Problem statement:
Report each line of the records where "approvals" occurs.

Exercise data:
**src/rtl/enemy_fire_ctrl.sv**
```systemverilog
// Shot scheduler for the enemy projectile mover: paces fire approvals by frame cooldowns,
// times out unused approvals, and counts launches per round until ammunition runs out.
module enemy_fire_ctrl #(
   parameter int unsigned COOLDOWN_FRAMES = 60,
   parameter int unsigned ARM_TIMEOUT     = 4,
   parameter int unsigned MAX_SHOTS       = 8,
   parameter logic [15:0] LFSR_SEED       = 16'hACE1
) (
   input  logic              clk,
   input  logic              resetN,
   input  logic              startOfFrame,
   input  logic              preGame,
   input  logic              shooting,
   output logic              fire,
   output logic              timer,
   output logic signed [4:0] randomValue,
   output logic [3:0]        shotsFired,
   output logic              ammoEmpty
);

   typedef enum logic [2:0] {
      IDLE_ST,
      COOLDOWN_ST,
      ARMED_ST,
      FLIGHT_ST,
      EMPTY_ST
   } state_e;

   localparam logic [7:0] CoolFrames = 8'(COOLDOWN_FRAMES);
   localparam logic [3:0] ArmFrames  = 4'(ARM_TIMEOUT);
   localparam logic [3:0] MaxShots   = 4'(MAX_SHOTS);

   state_e      state_q;
   logic [15:0] lfsr_q;
   logic [15:0] lfsr_d;
   logic        lfsr_fb;
   logic [7:0]  frame_cnt_q;
   logic [3:0]  arm_cnt_q;

   // An all-zero LFSR would lock up, so it is reseeded instead of shifted.
   always_comb begin
      lfsr_fb = lfsr_q[0] ^ lfsr_q[2] ^ lfsr_q[3] ^ lfsr_q[5];
      lfsr_d  = (lfsr_q == 16'h0000) ? LFSR_SEED : {lfsr_fb, lfsr_q[15:1]};
   end

   always_ff @(posedge clk) begin
      if (!resetN) begin
         state_q     <= IDLE_ST;
         lfsr_q      <= LFSR_SEED;
         frame_cnt_q <= 8'd0;
         arm_cnt_q   <= 4'd0;
         fire        <= 1'b0;
         timer       <= 1'b0;
         randomValue <= 5'sd0;
         shotsFired  <= 4'd0;
         ammoEmpty   <= 1'b0;
      end else begin
         lfsr_q <= lfsr_d;
         if (preGame) begin
            state_q    <= IDLE_ST;
            fire       <= 1'b0;
            timer      <= 1'b0;
            shotsFired <= 4'd0;
            ammoEmpty  <= 1'b0;
         end else begin
            case (state_q)
               IDLE_ST: begin
                  state_q     <= COOLDOWN_ST;
                  frame_cnt_q <= CoolFrames;
                  shotsFired  <= 4'd0;
                  fire        <= 1'b0;
                  timer       <= 1'b0;
               end
               COOLDOWN_ST: begin
                  if (startOfFrame) begin
                     if (frame_cnt_q <= 8'd1) begin
                        state_q     <= ARMED_ST;
                        randomValue <= {1'b0, lfsr_q[3:0]};
                        arm_cnt_q   <= ArmFrames;
                        fire        <= 1'b1;
                        timer       <= 1'b1;
                     end else begin
                        frame_cnt_q <= frame_cnt_q - 8'd1;
                     end
                  end
               end
               ARMED_ST: begin
                  // A launch seen on the timeout frame still counts as a launch.
                  if (shooting) begin
                     state_q <= FLIGHT_ST;
                     fire    <= 1'b0;
                     timer   <= 1'b0;
                     if (shotsFired < MaxShots) shotsFired <= shotsFired + 4'd1;
                  end else if (startOfFrame) begin
                     if (arm_cnt_q <= 4'd1) begin
                        state_q     <= COOLDOWN_ST;
                        frame_cnt_q <= CoolFrames;
                        arm_cnt_q   <= 4'd0;
                        fire        <= 1'b0;
                        timer       <= 1'b0;
                     end else begin
                        arm_cnt_q <= arm_cnt_q - 4'd1;
                     end
                  end
               end
               FLIGHT_ST: begin
                  if (!shooting) begin
                     if (shotsFired == MaxShots) begin
                        state_q   <= EMPTY_ST;
                        ammoEmpty <= 1'b1;
                     end else begin
                        state_q     <= COOLDOWN_ST;
                        frame_cnt_q <= CoolFrames;
                     end
                  end
               end
               EMPTY_ST: begin
                  ammoEmpty <= 1'b1;
                  fire      <= 1'b0;
                  timer     <= 1'b0;
               end
               default: begin
                  state_q <= IDLE_ST;
                  fire    <= 1'b0;
                  timer   <= 1'b0;
               end
            endcase
         end
      end
   end

endmodule

```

Response box:
// Shot scheduler for the enemy projectile mover: paces fire approvals by frame cooldowns,
// times out unused approvals, and counts launches per round until ammunition runs out.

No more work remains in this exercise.